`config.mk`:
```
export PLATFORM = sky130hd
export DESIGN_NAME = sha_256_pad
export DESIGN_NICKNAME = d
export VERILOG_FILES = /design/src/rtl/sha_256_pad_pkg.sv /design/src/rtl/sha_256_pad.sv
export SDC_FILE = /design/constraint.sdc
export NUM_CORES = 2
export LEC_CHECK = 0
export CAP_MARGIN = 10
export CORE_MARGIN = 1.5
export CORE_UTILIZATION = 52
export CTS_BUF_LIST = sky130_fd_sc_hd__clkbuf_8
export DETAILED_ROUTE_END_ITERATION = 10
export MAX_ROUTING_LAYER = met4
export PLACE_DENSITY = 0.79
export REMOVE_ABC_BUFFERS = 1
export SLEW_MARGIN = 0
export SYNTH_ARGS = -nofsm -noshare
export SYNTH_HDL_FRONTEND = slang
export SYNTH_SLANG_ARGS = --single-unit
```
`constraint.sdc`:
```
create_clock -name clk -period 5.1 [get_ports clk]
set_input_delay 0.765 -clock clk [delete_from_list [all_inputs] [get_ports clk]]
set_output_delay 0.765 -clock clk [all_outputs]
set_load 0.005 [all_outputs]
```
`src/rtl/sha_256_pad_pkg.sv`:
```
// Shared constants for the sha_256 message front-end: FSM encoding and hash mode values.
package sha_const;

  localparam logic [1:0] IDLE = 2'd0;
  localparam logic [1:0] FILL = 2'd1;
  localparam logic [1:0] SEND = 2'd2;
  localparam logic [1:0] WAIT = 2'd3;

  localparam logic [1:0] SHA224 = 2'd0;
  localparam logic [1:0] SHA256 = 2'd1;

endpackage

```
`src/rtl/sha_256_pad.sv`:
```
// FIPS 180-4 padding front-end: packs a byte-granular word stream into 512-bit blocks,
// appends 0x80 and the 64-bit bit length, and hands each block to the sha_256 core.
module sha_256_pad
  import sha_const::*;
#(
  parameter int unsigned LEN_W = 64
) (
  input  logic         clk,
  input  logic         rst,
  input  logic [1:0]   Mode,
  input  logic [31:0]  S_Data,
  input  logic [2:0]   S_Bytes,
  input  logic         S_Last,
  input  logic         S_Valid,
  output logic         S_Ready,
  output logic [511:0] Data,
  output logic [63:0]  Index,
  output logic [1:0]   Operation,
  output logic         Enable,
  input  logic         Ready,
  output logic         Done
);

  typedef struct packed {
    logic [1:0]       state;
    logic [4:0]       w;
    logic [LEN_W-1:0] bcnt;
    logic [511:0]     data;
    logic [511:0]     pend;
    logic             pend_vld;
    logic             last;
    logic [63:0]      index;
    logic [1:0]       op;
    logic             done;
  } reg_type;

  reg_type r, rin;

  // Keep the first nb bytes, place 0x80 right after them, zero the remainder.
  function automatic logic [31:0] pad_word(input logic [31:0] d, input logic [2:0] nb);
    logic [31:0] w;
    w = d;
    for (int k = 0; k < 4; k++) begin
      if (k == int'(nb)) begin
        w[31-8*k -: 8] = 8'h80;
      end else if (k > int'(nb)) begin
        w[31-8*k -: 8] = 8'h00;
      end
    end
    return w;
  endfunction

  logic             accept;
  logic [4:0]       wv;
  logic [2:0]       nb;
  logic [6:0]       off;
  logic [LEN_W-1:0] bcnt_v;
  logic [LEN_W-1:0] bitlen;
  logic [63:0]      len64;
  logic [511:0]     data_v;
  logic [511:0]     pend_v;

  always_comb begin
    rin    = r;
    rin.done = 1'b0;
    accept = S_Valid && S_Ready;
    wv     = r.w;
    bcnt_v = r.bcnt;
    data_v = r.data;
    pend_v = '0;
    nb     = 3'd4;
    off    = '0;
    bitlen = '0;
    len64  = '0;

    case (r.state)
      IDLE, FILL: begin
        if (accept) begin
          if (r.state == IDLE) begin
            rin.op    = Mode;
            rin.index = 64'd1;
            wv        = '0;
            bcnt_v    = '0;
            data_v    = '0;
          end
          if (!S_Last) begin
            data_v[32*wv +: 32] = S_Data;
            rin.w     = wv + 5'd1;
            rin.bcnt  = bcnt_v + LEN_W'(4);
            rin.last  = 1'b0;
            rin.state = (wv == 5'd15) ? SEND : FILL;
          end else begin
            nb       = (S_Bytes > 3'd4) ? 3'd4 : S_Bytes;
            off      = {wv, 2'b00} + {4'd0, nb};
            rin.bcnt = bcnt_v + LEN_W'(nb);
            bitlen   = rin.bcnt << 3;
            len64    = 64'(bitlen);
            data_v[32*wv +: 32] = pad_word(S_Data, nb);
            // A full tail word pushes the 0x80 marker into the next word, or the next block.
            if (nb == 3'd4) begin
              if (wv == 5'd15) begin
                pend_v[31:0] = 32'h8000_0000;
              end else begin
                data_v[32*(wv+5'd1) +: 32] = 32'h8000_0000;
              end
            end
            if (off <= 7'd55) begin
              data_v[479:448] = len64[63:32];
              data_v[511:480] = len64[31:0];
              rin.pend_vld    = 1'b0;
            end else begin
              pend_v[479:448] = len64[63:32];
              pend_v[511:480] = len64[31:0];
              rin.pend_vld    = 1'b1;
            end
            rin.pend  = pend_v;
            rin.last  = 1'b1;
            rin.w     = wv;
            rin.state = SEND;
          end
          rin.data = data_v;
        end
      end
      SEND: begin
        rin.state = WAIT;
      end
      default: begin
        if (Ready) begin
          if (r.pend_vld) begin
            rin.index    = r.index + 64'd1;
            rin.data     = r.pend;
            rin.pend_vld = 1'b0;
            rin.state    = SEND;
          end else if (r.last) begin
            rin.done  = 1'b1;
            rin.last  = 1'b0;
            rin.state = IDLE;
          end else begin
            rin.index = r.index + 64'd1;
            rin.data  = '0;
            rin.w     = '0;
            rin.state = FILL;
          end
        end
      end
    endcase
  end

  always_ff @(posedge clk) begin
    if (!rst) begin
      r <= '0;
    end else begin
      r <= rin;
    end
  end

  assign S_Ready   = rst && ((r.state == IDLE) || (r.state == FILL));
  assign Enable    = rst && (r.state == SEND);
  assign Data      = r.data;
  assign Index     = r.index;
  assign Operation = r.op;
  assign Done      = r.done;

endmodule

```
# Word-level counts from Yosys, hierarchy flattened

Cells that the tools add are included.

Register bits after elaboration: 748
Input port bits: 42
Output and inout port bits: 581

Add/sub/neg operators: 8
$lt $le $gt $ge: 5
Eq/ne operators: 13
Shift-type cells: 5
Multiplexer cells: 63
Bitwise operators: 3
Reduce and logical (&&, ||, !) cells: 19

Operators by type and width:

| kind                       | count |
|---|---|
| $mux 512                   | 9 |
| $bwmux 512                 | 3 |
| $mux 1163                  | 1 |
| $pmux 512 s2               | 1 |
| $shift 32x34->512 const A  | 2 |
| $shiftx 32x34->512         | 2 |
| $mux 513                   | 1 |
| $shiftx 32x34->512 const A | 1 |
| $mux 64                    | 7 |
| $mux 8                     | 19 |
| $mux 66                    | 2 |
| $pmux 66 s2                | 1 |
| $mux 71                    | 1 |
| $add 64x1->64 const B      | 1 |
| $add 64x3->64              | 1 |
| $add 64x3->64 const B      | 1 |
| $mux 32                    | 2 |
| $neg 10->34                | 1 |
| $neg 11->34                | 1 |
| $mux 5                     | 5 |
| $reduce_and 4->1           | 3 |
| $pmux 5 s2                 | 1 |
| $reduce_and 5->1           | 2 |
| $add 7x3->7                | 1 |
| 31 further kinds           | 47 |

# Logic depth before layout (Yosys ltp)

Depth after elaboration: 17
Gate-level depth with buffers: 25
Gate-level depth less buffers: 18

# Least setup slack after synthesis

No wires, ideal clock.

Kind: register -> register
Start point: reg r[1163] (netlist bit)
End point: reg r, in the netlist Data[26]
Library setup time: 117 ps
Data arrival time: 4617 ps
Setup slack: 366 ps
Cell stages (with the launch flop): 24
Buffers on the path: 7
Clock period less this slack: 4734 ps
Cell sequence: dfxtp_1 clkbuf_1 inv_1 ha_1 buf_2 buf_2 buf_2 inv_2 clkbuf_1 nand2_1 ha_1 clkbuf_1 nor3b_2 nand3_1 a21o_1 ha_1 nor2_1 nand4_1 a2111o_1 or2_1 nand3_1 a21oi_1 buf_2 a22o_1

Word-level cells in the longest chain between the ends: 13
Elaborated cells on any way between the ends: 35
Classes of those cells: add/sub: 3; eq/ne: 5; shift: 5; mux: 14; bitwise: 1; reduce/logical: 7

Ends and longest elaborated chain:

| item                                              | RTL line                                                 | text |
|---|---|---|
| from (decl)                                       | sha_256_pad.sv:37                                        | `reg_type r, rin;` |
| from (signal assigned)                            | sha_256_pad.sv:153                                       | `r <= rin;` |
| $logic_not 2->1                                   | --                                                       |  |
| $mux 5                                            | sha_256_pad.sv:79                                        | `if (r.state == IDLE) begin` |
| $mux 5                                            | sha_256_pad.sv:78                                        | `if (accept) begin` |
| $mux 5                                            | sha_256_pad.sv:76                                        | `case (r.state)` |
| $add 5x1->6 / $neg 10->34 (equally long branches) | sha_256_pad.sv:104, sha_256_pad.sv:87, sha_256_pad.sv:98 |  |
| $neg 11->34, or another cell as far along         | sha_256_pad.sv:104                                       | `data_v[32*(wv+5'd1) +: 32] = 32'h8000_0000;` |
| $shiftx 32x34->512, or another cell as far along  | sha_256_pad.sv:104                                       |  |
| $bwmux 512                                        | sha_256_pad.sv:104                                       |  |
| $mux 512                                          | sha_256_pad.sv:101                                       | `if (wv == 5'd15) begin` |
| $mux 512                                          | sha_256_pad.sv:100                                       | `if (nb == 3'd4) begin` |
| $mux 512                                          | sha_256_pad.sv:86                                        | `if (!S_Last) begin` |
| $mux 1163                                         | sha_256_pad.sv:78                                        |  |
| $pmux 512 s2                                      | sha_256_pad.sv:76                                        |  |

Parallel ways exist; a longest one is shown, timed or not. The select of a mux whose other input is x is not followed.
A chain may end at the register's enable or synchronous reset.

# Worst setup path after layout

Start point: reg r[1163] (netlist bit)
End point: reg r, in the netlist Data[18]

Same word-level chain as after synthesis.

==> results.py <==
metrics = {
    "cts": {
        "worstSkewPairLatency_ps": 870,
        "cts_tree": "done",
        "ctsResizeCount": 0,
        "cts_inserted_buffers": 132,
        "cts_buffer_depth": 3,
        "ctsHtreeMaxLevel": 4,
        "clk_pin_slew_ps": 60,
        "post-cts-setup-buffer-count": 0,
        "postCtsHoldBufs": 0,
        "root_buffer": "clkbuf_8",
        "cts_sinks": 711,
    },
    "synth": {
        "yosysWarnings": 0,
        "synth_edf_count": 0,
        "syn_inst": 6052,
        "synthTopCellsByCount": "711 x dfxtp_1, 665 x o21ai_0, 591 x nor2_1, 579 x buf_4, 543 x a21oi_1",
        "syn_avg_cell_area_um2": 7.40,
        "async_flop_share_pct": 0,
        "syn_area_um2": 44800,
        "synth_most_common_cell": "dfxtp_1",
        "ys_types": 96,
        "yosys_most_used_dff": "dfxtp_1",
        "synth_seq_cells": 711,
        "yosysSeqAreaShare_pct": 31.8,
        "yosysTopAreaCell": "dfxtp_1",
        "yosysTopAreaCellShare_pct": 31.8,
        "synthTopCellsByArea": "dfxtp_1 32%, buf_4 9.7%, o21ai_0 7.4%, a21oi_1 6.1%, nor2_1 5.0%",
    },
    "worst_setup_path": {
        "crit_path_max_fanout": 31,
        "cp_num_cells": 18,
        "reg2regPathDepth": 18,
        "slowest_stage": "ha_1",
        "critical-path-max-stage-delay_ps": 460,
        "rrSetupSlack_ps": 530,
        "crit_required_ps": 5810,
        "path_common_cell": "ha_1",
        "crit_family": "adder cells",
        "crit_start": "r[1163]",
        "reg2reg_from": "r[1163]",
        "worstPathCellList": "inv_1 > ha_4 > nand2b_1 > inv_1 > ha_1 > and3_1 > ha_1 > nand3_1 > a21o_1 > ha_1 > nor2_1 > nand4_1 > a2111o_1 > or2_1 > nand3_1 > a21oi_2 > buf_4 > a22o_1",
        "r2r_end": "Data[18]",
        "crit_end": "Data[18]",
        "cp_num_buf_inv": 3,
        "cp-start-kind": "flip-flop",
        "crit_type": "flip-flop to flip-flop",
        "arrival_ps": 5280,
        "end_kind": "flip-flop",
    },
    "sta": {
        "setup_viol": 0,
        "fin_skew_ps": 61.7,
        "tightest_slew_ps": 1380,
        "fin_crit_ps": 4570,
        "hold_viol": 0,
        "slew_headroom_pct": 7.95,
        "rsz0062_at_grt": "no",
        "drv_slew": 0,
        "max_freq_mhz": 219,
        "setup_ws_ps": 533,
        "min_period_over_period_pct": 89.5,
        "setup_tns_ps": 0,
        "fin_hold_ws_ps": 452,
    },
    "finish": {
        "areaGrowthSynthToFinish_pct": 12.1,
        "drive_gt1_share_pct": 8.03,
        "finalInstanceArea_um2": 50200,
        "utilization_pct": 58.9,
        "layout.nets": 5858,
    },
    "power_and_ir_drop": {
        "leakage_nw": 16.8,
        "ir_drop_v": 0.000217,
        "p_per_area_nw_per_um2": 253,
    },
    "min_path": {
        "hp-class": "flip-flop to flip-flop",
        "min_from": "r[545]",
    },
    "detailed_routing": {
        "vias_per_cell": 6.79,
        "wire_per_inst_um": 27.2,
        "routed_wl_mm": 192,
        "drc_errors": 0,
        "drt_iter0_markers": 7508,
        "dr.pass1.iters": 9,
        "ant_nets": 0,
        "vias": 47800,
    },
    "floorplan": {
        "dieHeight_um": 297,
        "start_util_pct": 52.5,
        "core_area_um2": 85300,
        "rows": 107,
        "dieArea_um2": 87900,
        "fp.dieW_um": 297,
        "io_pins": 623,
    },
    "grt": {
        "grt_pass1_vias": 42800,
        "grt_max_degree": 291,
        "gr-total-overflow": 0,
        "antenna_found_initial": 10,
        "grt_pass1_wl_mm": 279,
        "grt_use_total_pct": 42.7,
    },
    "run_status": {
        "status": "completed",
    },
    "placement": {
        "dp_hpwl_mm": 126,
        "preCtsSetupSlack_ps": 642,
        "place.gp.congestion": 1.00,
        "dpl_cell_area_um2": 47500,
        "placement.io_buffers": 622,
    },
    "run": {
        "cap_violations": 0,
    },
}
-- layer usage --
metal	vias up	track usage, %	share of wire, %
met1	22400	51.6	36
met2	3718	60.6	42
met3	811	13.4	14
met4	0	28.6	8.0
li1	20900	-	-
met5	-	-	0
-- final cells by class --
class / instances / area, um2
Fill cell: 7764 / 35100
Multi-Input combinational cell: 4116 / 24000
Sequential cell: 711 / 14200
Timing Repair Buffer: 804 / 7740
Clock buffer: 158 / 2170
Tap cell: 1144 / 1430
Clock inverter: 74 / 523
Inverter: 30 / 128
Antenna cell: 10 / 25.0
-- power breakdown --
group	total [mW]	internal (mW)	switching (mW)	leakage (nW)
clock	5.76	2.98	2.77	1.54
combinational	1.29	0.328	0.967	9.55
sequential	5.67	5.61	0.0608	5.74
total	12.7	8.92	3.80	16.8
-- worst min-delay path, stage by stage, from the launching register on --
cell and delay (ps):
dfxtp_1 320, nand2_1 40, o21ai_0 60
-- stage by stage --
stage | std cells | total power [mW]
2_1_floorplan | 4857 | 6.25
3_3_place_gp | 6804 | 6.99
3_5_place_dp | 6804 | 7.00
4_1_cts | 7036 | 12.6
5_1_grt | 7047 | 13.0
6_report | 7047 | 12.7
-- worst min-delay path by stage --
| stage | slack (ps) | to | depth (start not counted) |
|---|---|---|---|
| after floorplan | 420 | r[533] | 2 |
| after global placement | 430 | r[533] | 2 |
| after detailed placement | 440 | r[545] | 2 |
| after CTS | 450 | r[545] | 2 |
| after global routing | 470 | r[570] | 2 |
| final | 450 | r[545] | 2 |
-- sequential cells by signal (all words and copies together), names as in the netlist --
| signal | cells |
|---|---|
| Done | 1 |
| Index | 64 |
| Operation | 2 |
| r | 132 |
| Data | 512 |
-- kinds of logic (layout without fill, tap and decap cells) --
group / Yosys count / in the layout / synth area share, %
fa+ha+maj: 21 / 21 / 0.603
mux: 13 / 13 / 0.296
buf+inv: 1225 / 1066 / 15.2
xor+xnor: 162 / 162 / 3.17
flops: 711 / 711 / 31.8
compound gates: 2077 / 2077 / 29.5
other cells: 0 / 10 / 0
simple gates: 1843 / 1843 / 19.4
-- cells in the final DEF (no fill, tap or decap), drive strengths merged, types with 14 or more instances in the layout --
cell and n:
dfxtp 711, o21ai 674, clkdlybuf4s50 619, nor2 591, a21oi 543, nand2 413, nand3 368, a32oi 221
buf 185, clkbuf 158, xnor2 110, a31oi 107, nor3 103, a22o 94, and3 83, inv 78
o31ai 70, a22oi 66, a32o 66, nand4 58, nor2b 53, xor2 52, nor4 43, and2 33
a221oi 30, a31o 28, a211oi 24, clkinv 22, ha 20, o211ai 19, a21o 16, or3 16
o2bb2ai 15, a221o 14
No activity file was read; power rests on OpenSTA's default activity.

+===+

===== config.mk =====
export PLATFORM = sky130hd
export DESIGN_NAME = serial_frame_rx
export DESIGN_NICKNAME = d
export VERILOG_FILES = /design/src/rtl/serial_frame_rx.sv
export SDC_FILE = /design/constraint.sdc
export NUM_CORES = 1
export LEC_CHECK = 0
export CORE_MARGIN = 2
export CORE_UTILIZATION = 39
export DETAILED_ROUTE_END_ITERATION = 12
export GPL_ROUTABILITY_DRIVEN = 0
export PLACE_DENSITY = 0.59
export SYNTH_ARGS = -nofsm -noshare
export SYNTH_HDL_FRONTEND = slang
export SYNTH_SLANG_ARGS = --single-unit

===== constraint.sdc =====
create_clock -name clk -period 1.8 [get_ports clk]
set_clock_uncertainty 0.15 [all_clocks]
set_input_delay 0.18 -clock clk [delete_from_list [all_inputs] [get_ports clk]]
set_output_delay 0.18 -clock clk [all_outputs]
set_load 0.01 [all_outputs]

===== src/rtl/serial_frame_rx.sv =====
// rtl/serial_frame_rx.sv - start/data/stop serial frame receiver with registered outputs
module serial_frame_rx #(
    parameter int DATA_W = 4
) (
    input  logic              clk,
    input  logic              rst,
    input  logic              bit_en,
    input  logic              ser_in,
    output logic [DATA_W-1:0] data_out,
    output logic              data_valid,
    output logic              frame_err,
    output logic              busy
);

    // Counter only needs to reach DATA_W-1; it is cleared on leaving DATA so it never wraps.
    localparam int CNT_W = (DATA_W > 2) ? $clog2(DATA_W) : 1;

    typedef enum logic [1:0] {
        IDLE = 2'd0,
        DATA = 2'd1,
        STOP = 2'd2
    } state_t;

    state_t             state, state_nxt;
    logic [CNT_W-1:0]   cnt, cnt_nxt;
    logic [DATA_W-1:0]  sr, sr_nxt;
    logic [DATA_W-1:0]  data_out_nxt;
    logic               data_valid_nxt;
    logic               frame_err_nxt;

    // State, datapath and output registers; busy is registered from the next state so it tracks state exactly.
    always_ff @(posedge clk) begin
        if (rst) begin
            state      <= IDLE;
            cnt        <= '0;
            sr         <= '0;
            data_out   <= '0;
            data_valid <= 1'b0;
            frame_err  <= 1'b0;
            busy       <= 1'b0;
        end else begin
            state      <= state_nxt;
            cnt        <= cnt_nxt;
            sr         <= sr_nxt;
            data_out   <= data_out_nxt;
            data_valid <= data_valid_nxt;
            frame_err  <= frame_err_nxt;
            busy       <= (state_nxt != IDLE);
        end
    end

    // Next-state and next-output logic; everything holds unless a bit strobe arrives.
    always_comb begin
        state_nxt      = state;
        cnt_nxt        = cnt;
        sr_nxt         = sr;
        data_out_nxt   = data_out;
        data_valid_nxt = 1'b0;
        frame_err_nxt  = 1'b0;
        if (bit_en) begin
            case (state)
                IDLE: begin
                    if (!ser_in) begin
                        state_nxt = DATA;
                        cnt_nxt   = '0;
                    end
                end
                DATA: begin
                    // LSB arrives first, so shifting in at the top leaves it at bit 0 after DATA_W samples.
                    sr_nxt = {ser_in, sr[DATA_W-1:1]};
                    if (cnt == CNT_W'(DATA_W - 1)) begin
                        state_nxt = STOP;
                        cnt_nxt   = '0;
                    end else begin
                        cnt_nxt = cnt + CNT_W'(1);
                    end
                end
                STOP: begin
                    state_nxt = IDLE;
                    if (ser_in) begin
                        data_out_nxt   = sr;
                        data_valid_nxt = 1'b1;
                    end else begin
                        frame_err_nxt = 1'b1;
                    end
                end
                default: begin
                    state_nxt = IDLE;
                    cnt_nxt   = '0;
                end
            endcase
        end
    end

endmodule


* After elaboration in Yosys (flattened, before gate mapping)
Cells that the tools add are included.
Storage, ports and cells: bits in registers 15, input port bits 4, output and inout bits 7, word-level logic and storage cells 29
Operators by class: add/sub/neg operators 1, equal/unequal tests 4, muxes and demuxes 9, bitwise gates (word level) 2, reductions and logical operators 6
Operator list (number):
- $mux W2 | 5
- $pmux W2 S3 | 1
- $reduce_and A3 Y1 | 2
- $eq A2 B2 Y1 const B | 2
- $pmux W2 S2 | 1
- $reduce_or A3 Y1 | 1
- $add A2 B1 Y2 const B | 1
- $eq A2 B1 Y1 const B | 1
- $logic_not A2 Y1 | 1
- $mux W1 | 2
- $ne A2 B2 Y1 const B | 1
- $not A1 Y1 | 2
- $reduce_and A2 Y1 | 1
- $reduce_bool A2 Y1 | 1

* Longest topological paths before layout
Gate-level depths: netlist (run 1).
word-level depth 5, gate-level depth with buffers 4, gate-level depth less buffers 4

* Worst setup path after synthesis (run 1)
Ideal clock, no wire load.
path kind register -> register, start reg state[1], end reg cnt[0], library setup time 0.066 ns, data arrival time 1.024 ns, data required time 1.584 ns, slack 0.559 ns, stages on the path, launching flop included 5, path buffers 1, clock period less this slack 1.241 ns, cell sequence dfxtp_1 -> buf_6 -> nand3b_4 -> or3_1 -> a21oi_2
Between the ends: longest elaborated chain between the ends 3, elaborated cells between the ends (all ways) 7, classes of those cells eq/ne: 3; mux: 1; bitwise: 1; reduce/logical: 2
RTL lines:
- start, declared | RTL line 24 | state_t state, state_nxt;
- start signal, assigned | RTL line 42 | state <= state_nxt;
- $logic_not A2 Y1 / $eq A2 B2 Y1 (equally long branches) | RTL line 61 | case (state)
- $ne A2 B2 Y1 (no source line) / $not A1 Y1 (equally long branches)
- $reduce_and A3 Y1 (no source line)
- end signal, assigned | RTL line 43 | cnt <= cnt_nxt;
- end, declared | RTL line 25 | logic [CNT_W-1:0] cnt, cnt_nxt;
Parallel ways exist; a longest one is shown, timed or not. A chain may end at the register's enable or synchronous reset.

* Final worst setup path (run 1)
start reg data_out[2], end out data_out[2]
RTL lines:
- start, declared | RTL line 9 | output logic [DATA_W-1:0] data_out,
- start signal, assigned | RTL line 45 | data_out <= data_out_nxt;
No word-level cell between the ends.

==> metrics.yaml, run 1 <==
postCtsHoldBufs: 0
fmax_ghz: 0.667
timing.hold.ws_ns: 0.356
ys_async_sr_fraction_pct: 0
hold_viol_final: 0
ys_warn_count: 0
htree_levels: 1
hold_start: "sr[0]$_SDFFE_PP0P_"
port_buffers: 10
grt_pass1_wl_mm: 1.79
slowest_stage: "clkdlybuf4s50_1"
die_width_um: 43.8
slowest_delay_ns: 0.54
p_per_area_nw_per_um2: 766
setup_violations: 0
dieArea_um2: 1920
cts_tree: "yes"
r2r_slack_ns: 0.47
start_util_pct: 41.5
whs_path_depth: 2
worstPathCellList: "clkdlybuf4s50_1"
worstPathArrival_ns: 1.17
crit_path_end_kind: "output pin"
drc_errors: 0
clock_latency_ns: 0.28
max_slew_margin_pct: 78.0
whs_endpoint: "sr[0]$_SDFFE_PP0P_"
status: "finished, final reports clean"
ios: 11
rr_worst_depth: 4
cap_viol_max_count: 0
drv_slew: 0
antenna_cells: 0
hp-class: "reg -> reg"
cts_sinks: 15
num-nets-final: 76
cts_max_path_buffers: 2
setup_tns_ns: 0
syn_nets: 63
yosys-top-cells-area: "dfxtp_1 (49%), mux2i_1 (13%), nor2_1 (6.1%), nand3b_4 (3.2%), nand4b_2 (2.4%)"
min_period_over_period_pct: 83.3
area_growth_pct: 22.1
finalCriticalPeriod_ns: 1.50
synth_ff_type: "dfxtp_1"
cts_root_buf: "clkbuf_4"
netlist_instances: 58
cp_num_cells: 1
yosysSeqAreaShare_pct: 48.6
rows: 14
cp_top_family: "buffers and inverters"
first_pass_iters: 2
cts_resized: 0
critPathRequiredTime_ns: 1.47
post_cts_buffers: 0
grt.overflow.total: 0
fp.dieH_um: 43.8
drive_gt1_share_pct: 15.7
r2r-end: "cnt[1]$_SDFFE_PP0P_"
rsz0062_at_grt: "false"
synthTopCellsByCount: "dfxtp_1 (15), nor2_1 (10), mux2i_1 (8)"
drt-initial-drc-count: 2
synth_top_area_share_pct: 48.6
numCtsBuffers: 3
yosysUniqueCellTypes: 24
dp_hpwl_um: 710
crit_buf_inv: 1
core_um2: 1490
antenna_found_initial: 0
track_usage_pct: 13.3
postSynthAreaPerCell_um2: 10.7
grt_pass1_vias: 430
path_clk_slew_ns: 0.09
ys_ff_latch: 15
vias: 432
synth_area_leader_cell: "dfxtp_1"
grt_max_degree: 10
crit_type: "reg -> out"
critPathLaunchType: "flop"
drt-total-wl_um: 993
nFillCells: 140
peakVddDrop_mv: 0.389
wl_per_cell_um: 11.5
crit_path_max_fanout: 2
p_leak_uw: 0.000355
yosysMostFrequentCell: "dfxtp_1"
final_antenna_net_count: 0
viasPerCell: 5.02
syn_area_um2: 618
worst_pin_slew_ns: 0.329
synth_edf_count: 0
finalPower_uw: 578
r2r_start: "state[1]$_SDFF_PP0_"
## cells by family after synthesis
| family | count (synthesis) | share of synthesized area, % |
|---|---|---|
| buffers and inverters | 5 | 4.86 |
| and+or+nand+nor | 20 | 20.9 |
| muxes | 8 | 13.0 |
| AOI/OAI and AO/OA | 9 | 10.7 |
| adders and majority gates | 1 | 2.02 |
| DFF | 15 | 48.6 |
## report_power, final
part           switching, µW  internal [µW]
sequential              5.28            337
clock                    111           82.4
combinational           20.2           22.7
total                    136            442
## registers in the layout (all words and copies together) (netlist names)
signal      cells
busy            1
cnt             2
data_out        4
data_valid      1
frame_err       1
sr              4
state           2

+===+

__REQUIREMENT__: Would you copy every line of the entries that includes the word "muxes"?

__YOUR RESPONSE__:
Operators by class: add/sub/neg operators 1, equal/unequal tests 4, muxes and demuxes 9, bitwise gates (word level) 2, reductions and logical operators 6
| muxes | 8 | 13.0 |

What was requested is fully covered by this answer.